● **EXERCISE BRIEF**
In the listing below, locate the line that contains "xor+xnor | 57 | 57" and the line that contains "hold buffers: 36 / 0". Restate word for word those two lines and every line between them, and nothing else.

· · · · ·

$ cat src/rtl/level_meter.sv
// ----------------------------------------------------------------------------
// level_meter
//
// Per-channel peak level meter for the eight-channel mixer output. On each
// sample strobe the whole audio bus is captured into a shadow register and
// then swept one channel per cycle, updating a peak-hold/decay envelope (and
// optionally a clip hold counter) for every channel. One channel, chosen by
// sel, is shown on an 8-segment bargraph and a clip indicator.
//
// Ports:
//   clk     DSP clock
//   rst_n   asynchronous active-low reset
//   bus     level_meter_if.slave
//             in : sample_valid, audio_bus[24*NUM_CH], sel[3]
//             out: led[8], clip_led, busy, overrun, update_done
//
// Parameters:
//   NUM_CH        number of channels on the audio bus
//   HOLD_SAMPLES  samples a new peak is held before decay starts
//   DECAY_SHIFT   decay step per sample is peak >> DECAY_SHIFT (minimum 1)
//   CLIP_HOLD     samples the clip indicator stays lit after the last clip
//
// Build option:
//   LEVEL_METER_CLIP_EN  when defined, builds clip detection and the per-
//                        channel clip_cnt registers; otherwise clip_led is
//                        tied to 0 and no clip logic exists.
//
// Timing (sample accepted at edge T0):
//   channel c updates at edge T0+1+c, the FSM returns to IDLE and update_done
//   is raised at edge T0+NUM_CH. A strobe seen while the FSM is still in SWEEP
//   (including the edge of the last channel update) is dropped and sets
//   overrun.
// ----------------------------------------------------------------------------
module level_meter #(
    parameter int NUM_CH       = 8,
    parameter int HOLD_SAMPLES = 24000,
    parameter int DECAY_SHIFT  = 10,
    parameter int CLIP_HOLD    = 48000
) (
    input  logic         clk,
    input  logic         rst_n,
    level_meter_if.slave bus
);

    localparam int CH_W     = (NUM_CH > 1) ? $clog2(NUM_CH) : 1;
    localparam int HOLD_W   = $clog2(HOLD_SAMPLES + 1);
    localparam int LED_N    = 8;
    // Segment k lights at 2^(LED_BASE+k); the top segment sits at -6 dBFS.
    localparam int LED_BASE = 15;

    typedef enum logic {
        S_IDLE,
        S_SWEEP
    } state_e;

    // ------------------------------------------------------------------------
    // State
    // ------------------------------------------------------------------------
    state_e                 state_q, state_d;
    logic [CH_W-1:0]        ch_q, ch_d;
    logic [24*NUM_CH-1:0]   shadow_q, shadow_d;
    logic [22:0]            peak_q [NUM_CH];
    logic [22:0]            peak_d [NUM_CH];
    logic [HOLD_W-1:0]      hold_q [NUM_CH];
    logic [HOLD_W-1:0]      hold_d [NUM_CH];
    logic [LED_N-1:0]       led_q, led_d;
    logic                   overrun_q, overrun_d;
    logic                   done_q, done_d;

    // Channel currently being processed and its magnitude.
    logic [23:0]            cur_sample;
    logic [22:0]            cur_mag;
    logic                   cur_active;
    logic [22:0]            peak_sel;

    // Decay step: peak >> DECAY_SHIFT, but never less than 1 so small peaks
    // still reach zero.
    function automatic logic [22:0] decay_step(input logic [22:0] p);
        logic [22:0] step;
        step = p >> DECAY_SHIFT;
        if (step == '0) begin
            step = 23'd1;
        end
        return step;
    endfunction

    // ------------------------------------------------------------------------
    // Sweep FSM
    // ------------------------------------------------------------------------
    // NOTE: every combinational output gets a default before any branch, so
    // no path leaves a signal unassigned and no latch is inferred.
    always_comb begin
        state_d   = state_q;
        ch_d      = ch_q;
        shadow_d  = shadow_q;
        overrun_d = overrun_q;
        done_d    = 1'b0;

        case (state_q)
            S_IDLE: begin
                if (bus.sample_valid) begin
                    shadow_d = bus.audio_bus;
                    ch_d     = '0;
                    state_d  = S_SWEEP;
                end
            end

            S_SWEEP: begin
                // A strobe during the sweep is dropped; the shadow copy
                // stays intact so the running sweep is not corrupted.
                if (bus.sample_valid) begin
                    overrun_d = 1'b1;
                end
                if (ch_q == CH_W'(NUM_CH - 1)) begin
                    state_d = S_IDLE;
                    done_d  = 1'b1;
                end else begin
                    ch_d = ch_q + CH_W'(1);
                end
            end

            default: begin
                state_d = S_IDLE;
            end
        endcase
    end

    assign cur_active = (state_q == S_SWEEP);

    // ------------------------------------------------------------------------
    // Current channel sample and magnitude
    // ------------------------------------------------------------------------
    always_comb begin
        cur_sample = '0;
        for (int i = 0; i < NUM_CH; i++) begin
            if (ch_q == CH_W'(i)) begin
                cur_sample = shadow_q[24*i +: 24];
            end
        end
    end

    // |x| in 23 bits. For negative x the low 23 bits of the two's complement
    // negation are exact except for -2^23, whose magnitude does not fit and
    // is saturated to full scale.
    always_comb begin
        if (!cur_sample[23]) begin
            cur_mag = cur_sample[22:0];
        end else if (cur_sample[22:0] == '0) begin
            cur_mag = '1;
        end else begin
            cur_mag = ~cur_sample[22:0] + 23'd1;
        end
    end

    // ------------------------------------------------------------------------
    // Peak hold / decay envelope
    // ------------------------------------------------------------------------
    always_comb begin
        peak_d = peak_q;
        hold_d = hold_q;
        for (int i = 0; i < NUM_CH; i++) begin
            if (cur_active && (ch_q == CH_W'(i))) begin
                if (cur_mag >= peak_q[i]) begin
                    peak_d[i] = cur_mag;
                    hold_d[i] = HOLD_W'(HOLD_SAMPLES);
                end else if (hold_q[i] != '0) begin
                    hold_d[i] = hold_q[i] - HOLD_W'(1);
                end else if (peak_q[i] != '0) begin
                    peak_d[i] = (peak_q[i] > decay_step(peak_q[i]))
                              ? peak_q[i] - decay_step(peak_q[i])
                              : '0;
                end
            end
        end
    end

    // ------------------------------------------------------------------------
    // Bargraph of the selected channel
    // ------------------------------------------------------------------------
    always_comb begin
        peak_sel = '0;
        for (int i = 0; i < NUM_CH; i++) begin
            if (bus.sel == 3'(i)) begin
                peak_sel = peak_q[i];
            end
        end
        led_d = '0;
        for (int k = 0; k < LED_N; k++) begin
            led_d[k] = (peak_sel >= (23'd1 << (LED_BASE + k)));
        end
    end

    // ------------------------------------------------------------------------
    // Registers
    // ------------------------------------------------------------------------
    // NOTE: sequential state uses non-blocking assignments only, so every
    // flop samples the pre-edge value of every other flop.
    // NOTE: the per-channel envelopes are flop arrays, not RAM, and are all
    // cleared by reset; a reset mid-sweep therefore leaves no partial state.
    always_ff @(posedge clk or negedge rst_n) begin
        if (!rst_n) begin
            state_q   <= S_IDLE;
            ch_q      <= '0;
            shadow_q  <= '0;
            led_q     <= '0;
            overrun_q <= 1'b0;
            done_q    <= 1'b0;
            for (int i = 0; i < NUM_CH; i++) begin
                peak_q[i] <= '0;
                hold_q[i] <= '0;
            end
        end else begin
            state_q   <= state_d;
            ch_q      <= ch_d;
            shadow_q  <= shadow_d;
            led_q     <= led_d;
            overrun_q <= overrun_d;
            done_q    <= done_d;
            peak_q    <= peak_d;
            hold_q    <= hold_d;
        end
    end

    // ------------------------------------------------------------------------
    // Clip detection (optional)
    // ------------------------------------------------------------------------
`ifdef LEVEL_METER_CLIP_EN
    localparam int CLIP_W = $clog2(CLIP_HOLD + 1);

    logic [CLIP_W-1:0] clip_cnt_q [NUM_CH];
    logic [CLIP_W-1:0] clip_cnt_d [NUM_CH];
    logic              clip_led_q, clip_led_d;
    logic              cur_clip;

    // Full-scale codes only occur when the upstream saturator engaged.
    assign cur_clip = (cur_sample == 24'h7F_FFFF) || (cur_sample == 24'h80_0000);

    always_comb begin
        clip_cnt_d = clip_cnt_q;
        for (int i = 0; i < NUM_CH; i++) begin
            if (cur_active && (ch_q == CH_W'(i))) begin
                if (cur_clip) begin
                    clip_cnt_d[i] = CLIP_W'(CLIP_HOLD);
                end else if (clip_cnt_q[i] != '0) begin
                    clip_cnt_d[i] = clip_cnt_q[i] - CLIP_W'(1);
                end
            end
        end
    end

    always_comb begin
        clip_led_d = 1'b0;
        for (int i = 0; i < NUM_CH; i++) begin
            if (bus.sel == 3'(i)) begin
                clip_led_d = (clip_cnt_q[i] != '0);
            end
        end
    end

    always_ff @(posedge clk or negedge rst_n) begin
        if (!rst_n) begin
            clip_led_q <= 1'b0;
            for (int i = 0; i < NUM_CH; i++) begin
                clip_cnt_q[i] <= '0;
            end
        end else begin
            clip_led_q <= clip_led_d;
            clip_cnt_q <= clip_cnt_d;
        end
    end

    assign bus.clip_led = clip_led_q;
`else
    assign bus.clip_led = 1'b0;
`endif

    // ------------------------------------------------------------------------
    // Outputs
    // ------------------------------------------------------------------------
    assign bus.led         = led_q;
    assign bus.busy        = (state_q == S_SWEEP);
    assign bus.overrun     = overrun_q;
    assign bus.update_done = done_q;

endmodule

· · · · ·

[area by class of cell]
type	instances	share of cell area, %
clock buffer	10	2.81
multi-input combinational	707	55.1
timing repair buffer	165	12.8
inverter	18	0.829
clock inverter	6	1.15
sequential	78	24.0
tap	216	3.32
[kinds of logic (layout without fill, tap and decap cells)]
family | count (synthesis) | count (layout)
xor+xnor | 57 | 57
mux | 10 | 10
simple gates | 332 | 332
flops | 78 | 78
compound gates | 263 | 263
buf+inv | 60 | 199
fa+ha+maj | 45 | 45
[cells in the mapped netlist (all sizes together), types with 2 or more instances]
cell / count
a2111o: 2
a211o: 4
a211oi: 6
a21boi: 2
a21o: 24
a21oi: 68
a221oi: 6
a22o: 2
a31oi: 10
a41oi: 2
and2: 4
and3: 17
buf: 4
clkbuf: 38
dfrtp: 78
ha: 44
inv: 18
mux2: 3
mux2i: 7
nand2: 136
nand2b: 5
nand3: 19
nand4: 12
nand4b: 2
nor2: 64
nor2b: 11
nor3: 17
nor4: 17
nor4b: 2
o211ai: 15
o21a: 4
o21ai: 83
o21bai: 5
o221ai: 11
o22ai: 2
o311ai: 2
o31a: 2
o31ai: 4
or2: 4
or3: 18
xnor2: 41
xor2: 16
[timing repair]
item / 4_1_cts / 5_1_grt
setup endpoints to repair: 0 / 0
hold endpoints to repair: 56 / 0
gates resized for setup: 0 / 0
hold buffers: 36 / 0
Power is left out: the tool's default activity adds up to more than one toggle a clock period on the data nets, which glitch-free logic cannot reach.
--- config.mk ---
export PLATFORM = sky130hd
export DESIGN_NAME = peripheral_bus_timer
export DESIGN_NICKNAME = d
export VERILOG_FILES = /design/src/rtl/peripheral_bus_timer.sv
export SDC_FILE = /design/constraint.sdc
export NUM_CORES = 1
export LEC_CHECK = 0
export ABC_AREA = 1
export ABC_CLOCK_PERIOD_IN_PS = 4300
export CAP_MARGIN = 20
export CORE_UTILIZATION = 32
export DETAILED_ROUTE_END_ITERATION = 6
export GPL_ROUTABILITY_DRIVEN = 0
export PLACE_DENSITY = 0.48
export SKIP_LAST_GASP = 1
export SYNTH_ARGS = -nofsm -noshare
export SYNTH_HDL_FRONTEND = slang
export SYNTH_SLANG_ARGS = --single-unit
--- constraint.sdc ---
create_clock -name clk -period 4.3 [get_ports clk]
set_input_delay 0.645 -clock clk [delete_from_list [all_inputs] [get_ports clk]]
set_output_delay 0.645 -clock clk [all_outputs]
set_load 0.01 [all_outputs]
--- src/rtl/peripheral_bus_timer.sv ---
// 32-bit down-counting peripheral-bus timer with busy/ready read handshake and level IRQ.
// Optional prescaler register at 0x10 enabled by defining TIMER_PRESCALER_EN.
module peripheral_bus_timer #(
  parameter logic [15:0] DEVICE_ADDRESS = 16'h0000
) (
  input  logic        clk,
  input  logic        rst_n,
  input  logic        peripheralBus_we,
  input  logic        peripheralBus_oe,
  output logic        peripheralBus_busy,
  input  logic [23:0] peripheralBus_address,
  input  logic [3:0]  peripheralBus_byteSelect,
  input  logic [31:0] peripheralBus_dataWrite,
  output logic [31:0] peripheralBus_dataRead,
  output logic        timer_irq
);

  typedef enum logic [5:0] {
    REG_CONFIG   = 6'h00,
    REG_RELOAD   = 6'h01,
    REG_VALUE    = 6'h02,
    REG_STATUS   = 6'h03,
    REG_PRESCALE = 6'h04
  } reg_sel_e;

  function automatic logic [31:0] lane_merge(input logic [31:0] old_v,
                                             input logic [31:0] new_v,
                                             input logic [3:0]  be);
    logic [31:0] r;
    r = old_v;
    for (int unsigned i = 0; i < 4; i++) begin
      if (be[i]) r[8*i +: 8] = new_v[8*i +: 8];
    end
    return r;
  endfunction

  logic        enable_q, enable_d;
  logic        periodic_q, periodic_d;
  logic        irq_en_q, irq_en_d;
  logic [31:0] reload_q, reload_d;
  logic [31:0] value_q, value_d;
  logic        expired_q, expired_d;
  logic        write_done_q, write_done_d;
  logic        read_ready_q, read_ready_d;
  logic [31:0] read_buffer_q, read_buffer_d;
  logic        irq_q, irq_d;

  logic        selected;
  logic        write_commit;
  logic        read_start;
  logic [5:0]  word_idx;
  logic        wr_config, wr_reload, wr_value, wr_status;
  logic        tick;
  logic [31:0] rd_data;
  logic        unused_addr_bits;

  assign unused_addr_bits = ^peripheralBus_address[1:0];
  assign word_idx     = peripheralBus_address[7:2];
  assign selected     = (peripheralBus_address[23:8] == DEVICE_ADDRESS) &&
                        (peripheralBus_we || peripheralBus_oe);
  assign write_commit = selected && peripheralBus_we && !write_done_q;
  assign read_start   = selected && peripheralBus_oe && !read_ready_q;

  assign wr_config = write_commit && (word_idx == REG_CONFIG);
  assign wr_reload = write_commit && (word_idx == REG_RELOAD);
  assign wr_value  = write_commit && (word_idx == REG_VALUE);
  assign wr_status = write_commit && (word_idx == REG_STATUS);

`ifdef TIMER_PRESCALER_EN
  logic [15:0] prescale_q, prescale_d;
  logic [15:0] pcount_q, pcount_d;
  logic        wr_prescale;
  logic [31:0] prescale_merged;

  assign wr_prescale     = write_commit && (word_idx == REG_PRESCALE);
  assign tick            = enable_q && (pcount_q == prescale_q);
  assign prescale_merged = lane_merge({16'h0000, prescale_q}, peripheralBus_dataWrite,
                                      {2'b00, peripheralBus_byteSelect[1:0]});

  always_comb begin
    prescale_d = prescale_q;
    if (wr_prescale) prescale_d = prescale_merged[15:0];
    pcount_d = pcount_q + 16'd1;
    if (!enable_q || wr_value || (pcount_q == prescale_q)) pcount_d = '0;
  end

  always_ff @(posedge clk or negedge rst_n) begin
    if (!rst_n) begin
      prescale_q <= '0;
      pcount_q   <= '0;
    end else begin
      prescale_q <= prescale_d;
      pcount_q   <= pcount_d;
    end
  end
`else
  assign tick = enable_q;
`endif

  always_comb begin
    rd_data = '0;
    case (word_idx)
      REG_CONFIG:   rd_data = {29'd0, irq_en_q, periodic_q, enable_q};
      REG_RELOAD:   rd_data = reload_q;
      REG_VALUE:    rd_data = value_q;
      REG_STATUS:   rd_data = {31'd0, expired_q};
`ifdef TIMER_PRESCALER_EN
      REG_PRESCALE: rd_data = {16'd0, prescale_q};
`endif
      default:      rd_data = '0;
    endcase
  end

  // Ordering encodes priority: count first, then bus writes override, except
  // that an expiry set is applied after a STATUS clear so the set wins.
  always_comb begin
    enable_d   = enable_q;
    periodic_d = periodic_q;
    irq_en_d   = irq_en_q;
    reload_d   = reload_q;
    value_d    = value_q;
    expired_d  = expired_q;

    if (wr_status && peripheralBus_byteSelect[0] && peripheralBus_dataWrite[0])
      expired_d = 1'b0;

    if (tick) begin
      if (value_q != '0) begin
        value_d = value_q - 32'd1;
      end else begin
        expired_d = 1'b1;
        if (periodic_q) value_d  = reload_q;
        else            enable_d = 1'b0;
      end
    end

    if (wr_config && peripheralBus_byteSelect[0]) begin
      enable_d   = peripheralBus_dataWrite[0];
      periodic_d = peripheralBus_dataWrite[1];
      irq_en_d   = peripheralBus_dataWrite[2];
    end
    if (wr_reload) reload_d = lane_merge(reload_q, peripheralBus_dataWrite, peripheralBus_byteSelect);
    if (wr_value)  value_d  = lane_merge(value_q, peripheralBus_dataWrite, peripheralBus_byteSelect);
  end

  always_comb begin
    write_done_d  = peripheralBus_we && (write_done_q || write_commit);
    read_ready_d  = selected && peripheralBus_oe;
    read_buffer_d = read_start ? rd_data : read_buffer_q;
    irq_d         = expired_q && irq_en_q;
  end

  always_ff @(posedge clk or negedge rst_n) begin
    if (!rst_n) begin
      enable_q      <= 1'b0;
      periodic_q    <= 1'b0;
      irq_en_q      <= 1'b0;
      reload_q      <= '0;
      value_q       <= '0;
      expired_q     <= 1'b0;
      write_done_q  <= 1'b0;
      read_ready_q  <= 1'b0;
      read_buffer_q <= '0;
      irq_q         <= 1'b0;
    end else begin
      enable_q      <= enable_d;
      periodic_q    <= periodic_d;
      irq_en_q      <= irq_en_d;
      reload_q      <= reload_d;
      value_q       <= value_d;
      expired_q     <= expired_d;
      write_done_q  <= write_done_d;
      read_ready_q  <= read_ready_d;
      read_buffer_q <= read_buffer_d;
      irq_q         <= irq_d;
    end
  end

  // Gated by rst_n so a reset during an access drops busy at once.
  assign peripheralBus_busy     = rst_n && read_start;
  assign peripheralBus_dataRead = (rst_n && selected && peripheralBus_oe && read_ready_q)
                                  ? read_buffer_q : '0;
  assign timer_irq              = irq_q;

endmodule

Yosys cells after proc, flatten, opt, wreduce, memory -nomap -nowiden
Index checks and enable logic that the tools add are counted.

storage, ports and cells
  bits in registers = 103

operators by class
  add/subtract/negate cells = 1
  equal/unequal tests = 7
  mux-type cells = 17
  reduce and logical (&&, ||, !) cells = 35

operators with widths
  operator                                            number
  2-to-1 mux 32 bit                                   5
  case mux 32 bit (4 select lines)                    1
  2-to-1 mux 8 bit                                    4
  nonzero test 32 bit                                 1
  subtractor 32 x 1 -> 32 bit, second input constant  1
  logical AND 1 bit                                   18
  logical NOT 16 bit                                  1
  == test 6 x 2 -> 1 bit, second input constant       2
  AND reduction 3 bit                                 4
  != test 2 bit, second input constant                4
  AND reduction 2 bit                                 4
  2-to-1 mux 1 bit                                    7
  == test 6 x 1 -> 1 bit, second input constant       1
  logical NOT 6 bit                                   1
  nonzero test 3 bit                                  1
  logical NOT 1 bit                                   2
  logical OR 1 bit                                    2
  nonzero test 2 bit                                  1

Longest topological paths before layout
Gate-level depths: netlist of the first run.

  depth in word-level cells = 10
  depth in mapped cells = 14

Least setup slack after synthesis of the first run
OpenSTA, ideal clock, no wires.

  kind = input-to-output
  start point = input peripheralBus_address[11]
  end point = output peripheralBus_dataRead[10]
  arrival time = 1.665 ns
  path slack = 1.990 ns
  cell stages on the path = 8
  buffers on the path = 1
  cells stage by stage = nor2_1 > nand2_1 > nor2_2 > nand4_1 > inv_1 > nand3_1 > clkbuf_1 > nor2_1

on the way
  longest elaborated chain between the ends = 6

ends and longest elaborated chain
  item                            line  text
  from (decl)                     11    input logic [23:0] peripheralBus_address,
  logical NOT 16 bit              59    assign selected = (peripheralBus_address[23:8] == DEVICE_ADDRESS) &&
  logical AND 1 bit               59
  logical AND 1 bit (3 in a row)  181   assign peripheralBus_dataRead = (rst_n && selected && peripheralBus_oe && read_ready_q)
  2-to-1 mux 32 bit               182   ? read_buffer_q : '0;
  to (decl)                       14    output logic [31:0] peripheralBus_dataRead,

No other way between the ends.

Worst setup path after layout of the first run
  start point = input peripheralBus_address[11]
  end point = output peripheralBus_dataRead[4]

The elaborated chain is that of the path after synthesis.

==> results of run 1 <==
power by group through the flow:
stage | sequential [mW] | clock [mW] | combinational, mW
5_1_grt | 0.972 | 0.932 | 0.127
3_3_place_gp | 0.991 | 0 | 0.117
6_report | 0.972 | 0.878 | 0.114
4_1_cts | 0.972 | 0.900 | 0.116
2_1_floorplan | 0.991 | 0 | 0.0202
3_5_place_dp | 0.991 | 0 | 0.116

· · · · ·

● **RESPONSE TO THE EXERCISE**
xor+xnor | 57 | 57
mux | 10 | 10
simple gates | 332 | 332
flops | 78 | 78
compound gates | 263 | 263
buf+inv | 60 | 199
fa+ha+maj | 45 | 45
[cells in the mapped netlist (all sizes together), types with 2 or more instances]
cell / count
a2111o: 2
a211o: 4
a211oi: 6
a21boi: 2
a21o: 24
a21oi: 68
a221oi: 6
a22o: 2
a31oi: 10
a41oi: 2
and2: 4
and3: 17
buf: 4
clkbuf: 38
dfrtp: 78
ha: 44
inv: 18
mux2: 3
mux2i: 7
nand2: 136
nand2b: 5
nand3: 19
nand4: 12
nand4b: 2
nor2: 64
nor2b: 11
nor3: 17
nor4: 17
nor4b: 2
o211ai: 15
o21a: 4
o21ai: 83
o21bai: 5
o221ai: 11
o22ai: 2
o311ai: 2
o31a: 2
o31ai: 4
or2: 4
or3: 18
xnor2: 41
xor2: 16
[timing repair]
item / 4_1_cts / 5_1_grt
setup endpoints to repair: 0 / 0
hold endpoints to repair: 56 / 0
gates resized for setup: 0 / 0
hold buffers: 36 / 0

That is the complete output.